The problem is not usually ignorance. It is inertia. The consent flows, tracking setups, and data-sharing arrangements that powered a decade of performance marketing were built for a different environment. Many teams have patched and extended them rather than rebuilding from a cleaner foundation.
Key Takeaways
- Most marketing privacy failures are structural, not intentional. They come from inherited data practices no one has formally reviewed.
- Consent is not a checkbox. Regulators are increasingly scrutinising whether consent was genuinely informed, not just technically obtained.
- Third-party data dependency is a compounding risk. Every year that passes without a first-party data strategy makes the eventual transition more expensive.
- The teams that handle privacy well treat it as an operational discipline, not a legal obligation handed to someone else to manage.
- Privacy pressure is not going away. The regulatory direction across both the US and Europe is toward tighter controls, not looser ones.
In This Article
- Why Marketing Teams Keep Getting This Wrong
- The Consent Problem Is More Serious Than Most Teams Realise
- What the Third-Party Cookie Collapse Actually Means for Your Data Strategy
- The Channels Where Privacy Risk Concentrates
- How Organisational Structure Makes Privacy Problems Worse
- The Commercial Case for Getting Privacy Right
- What a Pragmatic Privacy Review Actually Looks Like
- The Direction of Travel Is Clear
Why Marketing Teams Keep Getting This Wrong
I have sat in planning sessions where privacy came up exactly once, near the end, when someone asked whether legal had signed off. That is the wrong model. It treats privacy as a gate to pass through rather than a design constraint to build around from the start.
The agencies and in-house teams that handle this well do not have better lawyers. They have cleaner operational habits. Privacy considerations are embedded in how campaigns are scoped, how data is collected, and how audiences are built. It is not a separate workstream. It is part of the brief.
When I was running agencies, one of the recurring problems I saw was that the people who understood the data architecture (developers, ad ops, analytics leads) were rarely in the same room as the people making campaign decisions. That gap is where most privacy issues live. Not in malicious intent, but in the space between teams who do not communicate clearly enough about what data is being collected, where it goes, and what it is being used for.
If you want a broader view of how privacy fits into the wider discipline of running a marketing function well, the Marketing Operations hub covers the operational and structural side of marketing in more depth.
The Consent Problem Is More Serious Than Most Teams Realise
Consent has become the load-bearing wall of digital marketing compliance, and a lot of teams are leaning on walls that are not as solid as they assume.

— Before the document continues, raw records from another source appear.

### src/design/lpqs_ram.sv
// lpqs_ram: generic single write port ram with registered read
// no dependencies
`timescale 1ns / 1ps

module lpqs_ram #(
  parameter int WIDTH = 19,
  parameter int DEPTH = 8
) (
  input  logic                     clk_i,
  input  logic                     we_i,
  input  logic [$clog2(DEPTH)-1:0] waddr_i,
  input  logic [WIDTH-1:0]         wdata_i,
  input  logic [$clog2(DEPTH)-1:0] raddr_i,
  output logic [WIDTH-1:0]         rdata_o
);

  logic [WIDTH-1:0] mem_q [DEPTH];
  logic [WIDTH-1:0] rdata_q;

  always_ff @(posedge clk_i) begin
    if (we_i) begin
      mem_q[waddr_i] <= wdata_i;
    end
    rdata_q <= mem_q[raddr_i];
  end

  assign rdata_o = rdata_q;

endmodule

### src/design/lpqs_front.sv
// lpqs_front: accepts requests, classifies them as tick or push and
// buffers them in a two-entry command queue; depends on lpqs_pkg
`timescale 1ns / 1ps

module lpqs_front (
  input  logic                               clk_i,
  input  logic                               rst_ni,
  input  logic                               in_valid_i,
  output logic                               in_stall_o,
  input  logic                               req_type_i,
  input  logic [lpqs_pkg::CODE_W-1:0]        action_code_i,
  input  logic signed [lpqs_pkg::REP_IN_W-1:0] repeat_count_i,
  output logic                               cmd_valid_o,
  output lpqs_pkg::cmd_t                     cmd_o,
  input  logic                               cmd_pop_i
);

  lpqs_pkg::cmd_t buf_q [2];
  lpqs_pkg::cmd_t cmd_in;
  logic           wr_q, wr_d;
  logic           rd_q, rd_d;
  logic [1:0]     cnt_q, cnt_d;
  logic           push;
  logic           pop;

  always_comb begin
    cmd_in.kind         = req_type_i ? lpqs_pkg::CMD_PUSH : lpqs_pkg::CMD_TICK;
    cmd_in.action_code  = action_code_i;
    cmd_in.repeat_count = repeat_count_i;
  end

  assign in_stall_o  = (cnt_q == 2'd2);
  assign cmd_valid_o = (cnt_q != 2'd0);
  assign cmd_o       = buf_q[rd_q];
  assign push        = in_valid_i && !in_stall_o;
  assign pop         = cmd_pop_i && cmd_valid_o;

  always_comb begin
    wr_d  = push ? !wr_q : wr_q;
    rd_d  = pop ? !rd_q : rd_q;
    cnt_d = cnt_q;
    if (push && !pop) begin
      cnt_d = cnt_q + 2'd1;
    end else if (pop && !push) begin
      cnt_d = cnt_q - 2'd1;
    end
  end

  always_ff @(posedge clk_i or negedge rst_ni) begin
    if (!rst_ni) begin
      wr_q  <= 1'b0;
      rd_q  <= 1'b0;
      cnt_q <= 2'd0;
    end else begin
      wr_q  <= wr_d;
      rd_q  <= rd_d;
      cnt_q <= cnt_d;
    end
  end

  always_ff @(posedge clk_i) begin
    if (push) begin
      buf_q[wr_q] <= cmd_in;
    end
  end

endmodule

The common misconception is that consent is a binary: either you have it or you do not. Regulators, particularly in Europe, have moved well past that framing. The question now is whether consent was freely given, specific, informed, and unambiguous. A pre-ticked box does not meet that standard. A cookie banner that makes declining harder than accepting does not meet that standard. A privacy policy that runs to 6,000 words of legal prose that no ordinary person would read does not meet that standard.

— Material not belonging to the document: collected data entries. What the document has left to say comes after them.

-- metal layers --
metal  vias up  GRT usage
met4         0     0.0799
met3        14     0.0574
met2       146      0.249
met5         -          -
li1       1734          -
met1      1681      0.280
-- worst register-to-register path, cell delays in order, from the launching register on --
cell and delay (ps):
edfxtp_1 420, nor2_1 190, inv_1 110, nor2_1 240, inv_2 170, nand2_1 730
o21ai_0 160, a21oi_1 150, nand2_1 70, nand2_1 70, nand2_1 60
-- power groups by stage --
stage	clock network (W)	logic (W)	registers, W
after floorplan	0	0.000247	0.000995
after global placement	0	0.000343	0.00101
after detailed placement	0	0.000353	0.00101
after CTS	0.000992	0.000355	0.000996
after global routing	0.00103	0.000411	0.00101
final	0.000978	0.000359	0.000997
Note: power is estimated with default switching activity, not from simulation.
<file path="src/sv/bdfha_pkg.sv">
// ----------------------------------------------------------------------------
// bdfha_pkg
// Shared types, keyword tables and hex decode for the font bitmap converter.
// ----------------------------------------------------------------------------
package bdfha_pkg;

  localparam logic [7:0] CH_NL        = 8'h0a;
  localparam logic [7:0] ONE_CHAR_RST  = 8'd35;
  localparam logic [7:0] ZERO_CHAR_RST = 8'd46;
  localparam int unsigned KW_BITMAP_LEN  = 6;
  localparam int unsigned KW_ENDCHAR_LEN = 7;

  // configuration register indexes
  localparam logic REG_ONE_CHAR  = 1'b0;
  localparam logic REG_ZERO_CHAR = 1'b1;

  typedef enum logic [1:0] {
    CMD_ECHO    = 2'd0,
    CMD_PIXELS  = 2'd1,
    CMD_ENDCHAR = 2'd2
  } cmd_kind_t;

  // one request from the front to the back
  typedef struct packed {
    cmd_kind_t   kind;
    logic [2:0]  flush;   // held keyword bytes to show as pixels first
    logic [7:0]  ch;
  } cmd_t;

  function automatic logic [7:0] kw_endchar(input logic [2:0] idx);
    logic [7:0] c;
    case (idx)
      3'd0:    c = 8'h45;  // E
      3'd1:    c = 8'h4e;  // N
      3'd2:    c = 8'h44;  // D
      3'd3:    c = 8'h43;  // C
      3'd4:    c = 8'h48;  // H
      3'd5:    c = 8'h41;  // A
      3'd6:    c = 8'h52;  // R
      default: c = 8'h00;
    endcase
    return c;
  endfunction

  function automatic logic [7:0] kw_bitmap(input logic [2:0] idx);
    logic [7:0] c;
    case (idx)
      3'd0:    c = 8'h42;  // B
      3'd1:    c = 8'h49;  // I
      3'd2:    c = 8'h54;  // T
      3'd3:    c = 8'h4d;  // M
      3'd4:    c = 8'h41;  // A
      3'd5:    c = 8'h50;  // P
      default: c = 8'h00;
    endcase
    return c;
  endfunction

  // returns {bad, value}
  function automatic logic [4:0] hex_decode(input logic [7:0] c);
    logic [4:0] r;
    if (c inside {[8'h30:8'h39]}) begin
      r = {1'b0, 4'(c - 8'h30)};
    end else if (c inside {[8'h41:8'h46]}) begin
      r = {1'b0, 4'(c - 8'h37)};
    end else if (c inside {[8'h61:8'h66]}) begin
      r = {1'b0, 4'(c - 8'h57)};
    end else begin
      r = 5'b1_0000;
    end
    return r;
  endfunction

endpackage

</file>
<file path="src/sv/bdfha_front.sv">
// ----------------------------------------------------------------------------
// bdfha_front
// Line parser: tracks echo/bitmap mode and keyword matches, issues requests.
// ----------------------------------------------------------------------------
module bdfha_front (
  input  logic              clk,
  input  logic              rst_n,
  input  logic              in_push,
  output logic              in_full,
  input  logic [7:0]        in_char,
  output logic              q_push,
  output bdfha_pkg::cmd_t   q_data,
  input  logic              q_full
);
  import bdfha_pkg::*;

  typedef enum logic [2:0] {
    MODE_ECHO    = 3'b001,
    MODE_BITMAP  = 3'b010,
    MODE_ENDLINE = 3'b100
  } mode_t;

  mode_t      mode_r, mode_nxt;
  logic [2:0] match_r, match_nxt;
  logic       alive_r, alive_nxt;
  logic       pending_r, pending_nxt;
  logic       accept;
  logic       emit;
  cmd_t       cmd;

  assign in_full = q_full;
  assign accept  = in_push && !q_full;
  assign q_push  = accept && emit;
  assign q_data  = cmd;

  always_comb begin
    mode_nxt    = mode_r;
    match_nxt   = match_r;
    alive_nxt   = alive_r;
    pending_nxt = pending_r;
    emit        = 1'b1;
    cmd.kind    = CMD_ECHO;
    cmd.flush   = 3'd0;
    cmd.ch      = in_char;
    case (mode_r)
      MODE_BITMAP: begin
        if (alive_r && in_char == kw_endchar(match_r)) begin
          if (match_r == 3'(KW_ENDCHAR_LEN - 1)) begin
            cmd.kind  = CMD_ENDCHAR;
            mode_nxt  = MODE_ENDLINE;
            alive_nxt = 1'b0;
            match_nxt = 3'd0;
          end else begin
            // held back until the keyword is decided
            emit      = 1'b0;
            match_nxt = match_r + 3'd1;
          end
        end else begin
          cmd.flush = alive_r ? match_r : 3'd0;
          alive_nxt = 1'b0;
          match_nxt = 3'd0;
          if (in_char == CH_NL) begin
            cmd.kind    = CMD_ECHO;
            alive_nxt   = 1'b1;
            pending_nxt = 1'b0;
          end else begin
            cmd.kind = CMD_PIXELS;
          end
        end
      end
      MODE_ENDLINE: begin
        if (in_char == CH_NL) begin
          mode_nxt    = MODE_ECHO;
          match_nxt   = 3'd0;
          alive_nxt   = 1'b1;
          pending_nxt = 1'b0;
        end
      end
      default: begin
        if (in_char == CH_NL) begin
          mode_nxt    = pending_r ? MODE_BITMAP : MODE_ECHO;
          match_nxt   = 3'd0;
          alive_nxt   = 1'b1;
          pending_nxt = 1'b0;
        end else if (alive_r) begin
          if (match_r < 3'(KW_BITMAP_LEN) && in_char == kw_bitmap(match_r)) begin
            match_nxt = match_r + 3'd1;
            if (match_r == 3'(KW_BITMAP_LEN - 1)) begin
              pending_nxt = 1'b1;
              alive_nxt   = 1'b0;
            end
          end else begin
            alive_nxt = 1'b0;
          end
        end
      end
    endcase
  end

  always_ff @(posedge clk) begin
    if (!rst_n) begin
      mode_r    <= MODE_ECHO;
      match_r   <= 3'd0;
      alive_r   <= 1'b1;
      pending_r <= 1'b0;
    end else if (accept) begin
      mode_r    <= mode_nxt;
      match_r   <= match_nxt;
      alive_r   <= alive_nxt;
      pending_r <= pending_nxt;
    end
  end

endmodule

</file>
<file path="src/sv/bdfha_cmd_fifo.sv">
// ----------------------------------------------------------------------------
// bdfha_cmd_fifo
// Small request queue between the line parser and the character emitter.
// ----------------------------------------------------------------------------
module bdfha_cmd_fifo #(
  parameter int unsigned DEPTH = 4
) (
  input  logic              clk,
  input  logic              rst_n,
  input  logic              push,
  input  bdfha_pkg::cmd_t   wr_data,
  output logic              full,
  input  logic              pop,
  output bdfha_pkg::cmd_t   rd_data,
  output logic              empty
);
  import bdfha_pkg::*;

  localparam int unsigned AW = (DEPTH > 1) ? $clog2(DEPTH) : 1;
  localparam int unsigned CW = $clog2(DEPTH + 1);

  cmd_t          mem_r [DEPTH];
  logic [AW-1:0] wr_ptr_r, wr_ptr_nxt;
  logic [AW-1:0] rd_ptr_r, rd_ptr_nxt;
  logic [CW-1:0] cnt_r, cnt_nxt;
  logic          do_push, do_pop;

  assign full    = (cnt_r == CW'(DEPTH));
  assign empty   = (cnt_r == '0);
  assign do_push = push && !full;
  assign do_pop  = pop && !empty;
  assign rd_data = mem_r[rd_ptr_r];

  always_comb begin
    wr_ptr_nxt = wr_ptr_r;
    rd_ptr_nxt = rd_ptr_r;
    cnt_nxt    = cnt_r;
    if (do_push) begin
      wr_ptr_nxt = (wr_ptr_r == AW'(DEPTH - 1)) ? '0 : wr_ptr_r + AW'(1);
    end
    if (do_pop) begin
      rd_ptr_nxt = (rd_ptr_r == AW'(DEPTH - 1)) ? '0 : rd_ptr_r + AW'(1);
    end
    if (do_push && !do_pop) begin
      cnt_nxt = cnt_r + CW'(1);
    end else if (do_pop && !do_push) begin
      cnt_nxt = cnt_r - CW'(1);
    end
  end

  always_ff @(posedge clk) begin
    if (!rst_n) begin
      wr_ptr_r <= '0;
      rd_ptr_r <= '0;
      cnt_r    <= '0;
    end else begin
      wr_ptr_r <= wr_ptr_nxt;
      rd_ptr_r <= rd_ptr_nxt;
      cnt_r    <= cnt_nxt;
    end
  end

  always_ff @(posedge clk) begin
    if (do_push) begin
      mem_r[wr_ptr_r] <= wr_data;
    end
  end

endmodule

</file>
<file path="src/sv/bdfha_back.sv">
// ----------------------------------------------------------------------------
// bdfha_back
// Character emitter: expands each request into results, one per cycle unless stalled.
// ----------------------------------------------------------------------------
module bdfha_back (
  input  logic              clk,
  input  logic              rst_n,
  input  bdfha_pkg::cmd_t   q_data,
  input  logic              q_empty,
  output logic              q_pop,
  input  logic [7:0]        one_char,
  input  logic [7:0]        zero_char,
  output logic              out_empty,
  input  logic              out_pop,
  output logic [7:0]        out_char,
  output logic              out_bad_digit,
  output logic              out_last
);
  import bdfha_pkg::*;

  logic [2:0] grp_r, grp_nxt;
  logic [2:0] idx_r, idx_nxt;
  logic       out_valid_r, out_valid_nxt;
  logic [7:0] char_r, char_nxt;
  logic       bad_r, bad_nxt;
  logic       last_r, last_nxt;
  logic       advance, emit, done;
  logic [7:0] pix_src;
  logic [4:0] dec;
  logic       pix_bit;

  assign advance = !out_valid_r || out_pop;
  assign emit    = advance && !q_empty;
  assign q_pop   = emit && done;

  // pixel source is a held keyword byte while flushing, else the request byte
  assign pix_src = (grp_r < q_data.flush) ? kw_endchar(grp_r) : q_data.ch;
  assign dec     = hex_decode(pix_src);
  assign pix_bit = dec[2'd3 - idx_r[1:0]];

  always_comb begin
    grp_nxt  = grp_r;
    idx_nxt  = idx_r;
    done     = 1'b0;
    char_nxt = pix_bit ? one_char : zero_char;
    bad_nxt  = dec[4];
    last_nxt = 1'b0;
    if (grp_r < q_data.flush) begin
      if (idx_r == 3'd3) begin
        grp_nxt = grp_r + 3'd1;
        idx_nxt = 3'd0;
      end else begin
        idx_nxt = idx_r + 3'd1;
      end
    end else begin
      case (q_data.kind)
        CMD_PIXELS: begin
          done = (idx_r == 3'd3);
        end
        CMD_ENDCHAR: begin
          char_nxt = kw_endchar(idx_r);
          bad_nxt  = 1'b0;
          done     = (idx_r == 3'(KW_ENDCHAR_LEN - 1));
        end
        default: begin
          char_nxt = q_data.ch;
          bad_nxt  = 1'b0;
          done     = 1'b1;
        end
      endcase
      last_nxt = done;
      idx_nxt  = idx_r + 3'd1;
    end
    if (done) begin
      grp_nxt = 3'd0;
      idx_nxt = 3'd0;
    end
  end

  always_comb begin
    out_valid_nxt = out_valid_r;
    if (emit) begin
      out_valid_nxt = 1'b1;
    end else if (out_pop) begin
      out_valid_nxt = 1'b0;
    end
  end

  always_ff @(posedge clk) begin
    if (!rst_n) begin
      grp_r       <= 3'd0;
      idx_r       <= 3'd0;
      out_valid_r <= 1'b0;
    end else begin
      out_valid_r <= out_valid_nxt;
      if (emit) begin
        grp_r <= grp_nxt;
        idx_r <= idx_nxt;
      end
    end
  end

  always_ff @(posedge clk) begin
    if (emit) begin
      char_r <= char_nxt;
      bad_r  <= bad_nxt;
      last_r <= last_nxt;
    end
  end

  assign out_empty     = !out_valid_r;
  assign out_char      = char_r;
  assign out_bad_digit = bad_r;
  assign out_last      = last_r;

endmodule

</file>
<file path="src/sv/bdf_bitmap_hex_to_ascii_art_top.sv">
// ----------------------------------------------------------------------------
// bdf_bitmap_hex_to_ascii_art_top
// Font text stream to pixel art converter.
// ----------------------------------------------------------------------------
// One input byte can be pushed every cycle while in_full is low; the parser
// files a request for it, unless it is held as a possible ENDCHAR prefix,
// into a FIFO_DEPTH-entry queue, and the emitter drains that queue producing
// one result per cycle while the output is popped, through a single output
// register. Echoed bytes and newlines give one result, a bitmap hex digit
// gives four, a completed ENDCHAR keyword seven, and a byte that breaks a
// held ENDCHAR prefix four per held byte plus its own. Echo text can thus
// flow at one byte per cycle. one_char and zero_char (cfg_index 0 and 1) are
// written through the cfg port, which is always ready; the user must write
// them only while the block is idle, which the block itself does not enforce.
module bdf_bitmap_hex_to_ascii_art_top #(
  parameter int unsigned FIFO_DEPTH = 4
) (
  input  logic       clk,
  input  logic       rst_n,
  input  logic       in_push,
  output logic       in_full,
  input  logic [7:0] in_char,
  output logic       out_empty,
  input  logic       out_pop,
  output logic [7:0] out_char,
  output logic       out_bad_digit,
  output logic       out_last,
  input  logic       cfg_valid,
  output logic       cfg_ready,
  input  logic       cfg_index,
  input  logic [7:0] cfg_data
);
  import bdfha_pkg::*;

  logic       one_char_we;
  logic [7:0] one_char_r;
  logic [7:0] zero_char_r;
  logic       q_push, q_full, q_pop, q_empty;
  cmd_t       q_wr_data, q_rd_data;

  assign cfg_ready   = 1'b1;
  assign one_char_we = cfg_valid && cfg_ready && (cfg_index == REG_ONE_CHAR);

  always_ff @(posedge clk) begin
    if (!rst_n) begin
      one_char_r  <= ONE_CHAR_RST;
      zero_char_r <= ZERO_CHAR_RST;
    end else if (one_char_we) begin
      one_char_r <= cfg_data;
    end else if (cfg_valid && cfg_ready && cfg_index == REG_ZERO_CHAR) begin
      zero_char_r <= cfg_data;
    end
  end

  bdfha_front u_front (
    .clk     (clk),
    .rst_n   (rst_n),
    .in_push (in_push),
    .in_full (in_full),
    .in_char (in_char),
    .q_push  (q_push),
    .q_data  (q_wr_data),
    .q_full  (q_full)
  );

  bdfha_cmd_fifo #(
    .DEPTH (FIFO_DEPTH)
  ) u_fifo (
    .clk     (clk),
    .rst_n   (rst_n),
    .push    (q_push),
    .wr_data (q_wr_data),
    .full    (q_full),
    .pop     (q_pop),
    .rd_data (q_rd_data),
    .empty   (q_empty)
  );

  bdfha_back u_back (
    .clk           (clk),
    .rst_n         (rst_n),
    .q_data        (q_rd_data),
    .q_empty       (q_empty),
    .q_pop         (q_pop),
    .one_char      (one_char_r),
    .zero_char     (zero_char_r),
    .out_empty     (out_empty),
    .out_pop       (out_pop),
    .out_char      (out_char),
    .out_bad_digit (out_bad_digit),
    .out_last      (out_last)
  );

endmodule

</file>
<file path="config.mk">
export PLATFORM = sky130hd
export DESIGN_NAME = bdf_bitmap_hex_to_ascii_art_top
export DESIGN_NICKNAME = d
export VERILOG_FILES = /design/src/sv/bdfha_pkg.sv /design/src/sv/bdfha_front.sv /design/src/sv/bdfha_cmd_fifo.sv /design/src/sv/bdfha_back.sv /design/src/sv/bdf_bitmap_hex_to_ascii_art_top.sv
export SDC_FILE = /design/constraint.sdc
export NUM_CORES = 1
export LEC_CHECK = 0
export BUFFER_PORTS_ARGS = -buffer_cell sky130_fd_sc_hd__buf_2
export CAP_MARGIN = 20
export CELL_PAD_IN_SITES_DETAIL_PLACEMENT = 1
export CELL_PAD_IN_SITES_GLOBAL_PLACEMENT = 2
export CORE_MARGIN = 2
export CORE_UTILIZATION = 37
export DETAILED_ROUTE_END_ITERATION = 10
export PLACE_DENSITY = 0.79
export SLEW_MARGIN = 5
export SYNTH_ARGS = -nofsm -noshare
export SYNTH_HDL_FRONTEND = slang
export SYNTH_SLANG_ARGS = --single-unit
</file>
<file path="constraint.sdc">
create_clock -name clk -period 4.55 [get_ports clk]
set_input_delay 0.2275 -clock clk [delete_from_list [all_inputs] [get_ports clk]]
set_output_delay 0.2275 -clock clk [all_outputs]
set_load 0.03 [all_outputs]
</file>
==> results.txt, run 1 <==
most numerous cell in the Yosys netlist = edfxtp_1
Min-Delay Startpoint = cfg_data[5]
Setup WS pre-CTS = 0.224 ns
max cap viols = 0
Hold Vio Cnt, Final = 0
Overflow after GRT = 0
Post-Synthesis Cell Area = 5570 um2
Synth top cells by count = 62 x edfxtp_1, 60 x nand2_1, 40 x dfxtp_1
status = finished, final reports clean
Crit-path slowest cell = mux4_2
Worst Hold Class = primary input to flip-flop
asr flop ratio synth = 0%
layout cells sized above 1 = 17.2%
CTS root buf = clkbuf_16
RSZ-0062 raised after global routing = false
Final Setup Violations = 0
via count = 3,976
TritonCTS buffer count = 9
Post-CTS Setup Inserts = 0
Slew headroom = 50.1%
Mapped Cells = 513
Post-synth EDFFs = 62
Tcrit/Tclk final = 91.7%
Yosys top cell by area = edfxtp_1
Pre-antenna DRT Iters = 5
H-tree depth = 3
die width = 127 um
CTS tree = yes
#FFs+latches synth = 102
VDD IR max = 217 uV
DR iter-0 viols = 193
vias in the first global route = 4,147
ANT nets after route = 0
FF/Latch Area = 2660 um2
CP Capture Type = flip-flop
port bufs = 33
PwrDens = 520 nW/um2
synth warn = 0
CP startpoint kind = flip-flop
DP HPWL = 9550 um
CTS Buffer Depth = 2
Die Y = 127 um
Hold Path Stages = 3
overall routing resource usage = 17.2%
Synth cell types = 68
initial antenna violation count = 0
Max Clock Skew = 0.00831 ns
Reg-to-Reg End = u_back.out_char[4]
Synth Area per Inst = 10.9 um2
Synth top area share = 33.4%
Leakage = 2.26 nW
fmax = 0.240 GHz
sequential-to-total area share from yosys stat = 47.8%
pin count of the biggest net entering global routing = 38
worst skew pair latency = 0.36 ns
CP max FO = 11
DR vias/cell = 5.41
Sum Neg Setup Slack = 0 ns
Max Transition Viols Final = 0
syn_nets = 564
clock slew at reported path FFs = 0.07 ns
die area = 16,100 um2
ANT cells = 0
final WL = 13,100 um
top_reg_cell synth = edfxtp_1
Multi-input gate area = 2690 um2
fill count = 1,612
Crit path arrival time = 4.27 ns
core area = 14,600 um2
Crit path top cell by count = ha_1
FF-to-FF path depth = 15
Final WS setup = 0.379 ns
hold endpoint = one_char_r[5]
crit-path cells = mux4_2 > inv_1 > ha_1 > a21oi_1 > o21ai_4 > buf_4 > mux2i_4 > ha_1 > nor2b_1 > a2111o_1 > mux2i_1 > a31oi_1 > a2111oi_4 > and2_2 > o221ai_2
Clock Sinks = 102
Final GP Congestion = 0.848
Initial Util = 38.0%
DRC Markers = 0
Rows = 44
Wirelength per Cell = 17.9 um
Critical Path RT = 4.65 ns
Final min period = 4.17 ns
# IOs = 35
Setup Crit Path Kind = flip-flop to flip-flop
first-pass GRT wire length = 21,600 um
top cells by area, synth = edfxtp_1 33%, dfxtp_1 14%, ha_1 6.3%, mux4_2 4.9%, nand2_1 4.0%
Area Growth Syn to Fin = 12.1%
crit-path max cell delay = 0.51 ns
worst reg2reg setup slack = 0.38 ns
final net count = 597
worst slew pin tran = 0.738 ns
-- power breakdown --
| part | leakage, nW | internal (mW) | switching, mW | total, mW |
|---|---|---|---|---|
| Sequential | 0.913 | 1.16 | 0.0688 | 1.22 |
| Clock | 0.143 | 0.437 | 0.369 | 0.805 |
| Combinational | 1.21 | 0.459 | 0.760 | 1.22 |
-- cell type report --
cell class,instances,share of cell area (%)
multi-input cells,362,43.1
flip-flops and latches,102,42.6
well taps,184,3.69
clock inverters,6,1.22
clock buffers,10,3.67
inverters,25,1.50
repair buffers,46,4.21
-- through the flow --
step	utilization, %	power [mW]	instance area (um2)	cells	hold WS (ns)
2_1_floorplan	-	2.15	5570	513	0.326
3_3_place_gp	40.5	2.42	5930	718	0.460
3_5_place_dp	40.5	2.46	5930	718	0.462
4_1_cts	42.6	3.28	6230	734	0.0966
5_1_grt	42.6	3.44	6240	735	0.101
6_report	42.6	3.25	6240	735	0.103
-- sequential cells by signal, indices dropped and copies added (netlist names), 2 cells and up, named ones only --
register,count
zero_char_r,8
u_front.match_r,3
u_fifo.rd_ptr_r,2
u_front.mode_r,3
u_fifo.mem_r,52
u_back.grp_r,3
u_fifo.wr_ptr_r,2
u_back.idx_r,3
u_fifo.cnt_r,3
one_char_r,8
u_back.out_char,8
-- critical path, delay by kind of cell (launching register included) --
| family | cells | cell delay (ns) |
|---|---|---|
| AOI/OAI and AO/OA | 6 | 1.50 |
| adders and majority gates | 2 | 0.43 |
| buffers and inverters | 2 | 0.28 |
| DFF | 1 | 0.37 |
| and+or+nand+nor | 2 | 0.49 |
| muxes | 3 | 0.85 |
-- worst max-delay path by stage --
stage | endpoint | startpoint | depth (start not counted) | slack [ns]
global placement | u_back.out_char[1] | flip-flop | 15 | 0.30
CTS | u_back.out_char[1] | flip-flop | 15 | 0.20
finish | u_back.out_char[4] | flip-flop | 15 | 0.38
global route | u_back.out_char[2] | flip-flop | 17 | 0.12
detailed placement | u_back.out_char[1] | flip-flop | 15 | 0.22
floorplan | u_back.out_char[0] | flip-flop | 18 | 0.09
-- timing repair --
action / CTS / global route
setup endpoints to repair: 0 / 7
resized for setup: 0 / 1
hold buffers: 0 / 0
-- cell usage in the layout, fill, tap and decap left out, types with 3 or more instances in the layout --
cell	count
ha_1	28
nand2_1	60
nor3_1	14
nor2b_1	16
xor2_1	4
nand4_1	11
inv_1	25
a21boi_0	13
buf_4	13
o31ai_1	3
clkbuf_16	9
nor2_1	26
or3_1	5
nand3_1	16
and2_1	14
buf_2	33
a31oi_1	6
o221ai_2	6
a21oi_1	24
xnor2_1	7
nand2b_1	17
dfxtp_1	40
o21ai_0	8
o211ai_1	4
o311ai_0	3
mux4_2	12
edfxtp_1	62
o21ai_1	7
mux2i_1	10
-- metal layers --
layer / share of wire [%] / routed length, um / up-vias / track usage, %
li1: - / - / 1943 / -
met1: 44 / 5760 / 1971 / 20.8
met2: 52 / 6840 / 48 / 30.5
met3: 3.0 / 391 / 14 / 4.72
met4: 1.0 / 133 / 0 / 4.40
met5: 0 / 0 / - / 0
-- cells by family after synthesis --
family                   Yosys count  share of synthesized area [%]
AND/OR/NAND/NOR                  201                           19.2
AO/OA/AOI/OAI                     96                           13.3
adder cells (fa/ha/maj)           29                           6.65
buffers and inverters             49                           4.02
flip-flops                       102                           47.8
multiplexers                      24                           7.26
other                              1                         0.0673
XOR/XNOR                          11                           1.73
Power figures use the tool's default switching activity.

This matters commercially, not just legally. Consent obtained through friction and confusion is consent that erodes trust. I have seen brands invest heavily in building audiences through practices that technically cleared compliance review, only to find that those audiences performed poorly because the underlying relationship with the customer was weak. The data was there. The goodwill was not.
The Unbounce team has written honestly about how marketers think about data privacy and GDPR, and one of the more useful observations is that marketers who treat privacy as a customer experience issue, rather than a legal one, tend to end up with both better compliance and better performance. That framing is worth borrowing.
What the Third-Party Cookie Collapse Actually Means for Your Data Strategy
The slow death of third-party cookies has been discussed so extensively that many teams have developed a kind of fatigue around it. That fatigue is understandable but dangerous, because the underlying shift is real and the teams that have not adapted are accumulating risk quietly.
The practical issue is not just targeting. It is measurement. A significant proportion of attribution models in use today rely on data signals that are becoming less reliable, more restricted, or outright unavailable depending on the browser, device, and jurisdiction. Teams that have not stress-tested their measurement approach against a world with fewer signals are flying with instruments that are increasingly unreliable.
I spent years managing large performance budgets across multiple channels, and one of the things I learned is that the confidence marketers place in their attribution data is almost always higher than the data warrants. Analytics tools give you a perspective on what happened, not a complete picture of it. That was true before the cookie changes accelerated. It is more true now.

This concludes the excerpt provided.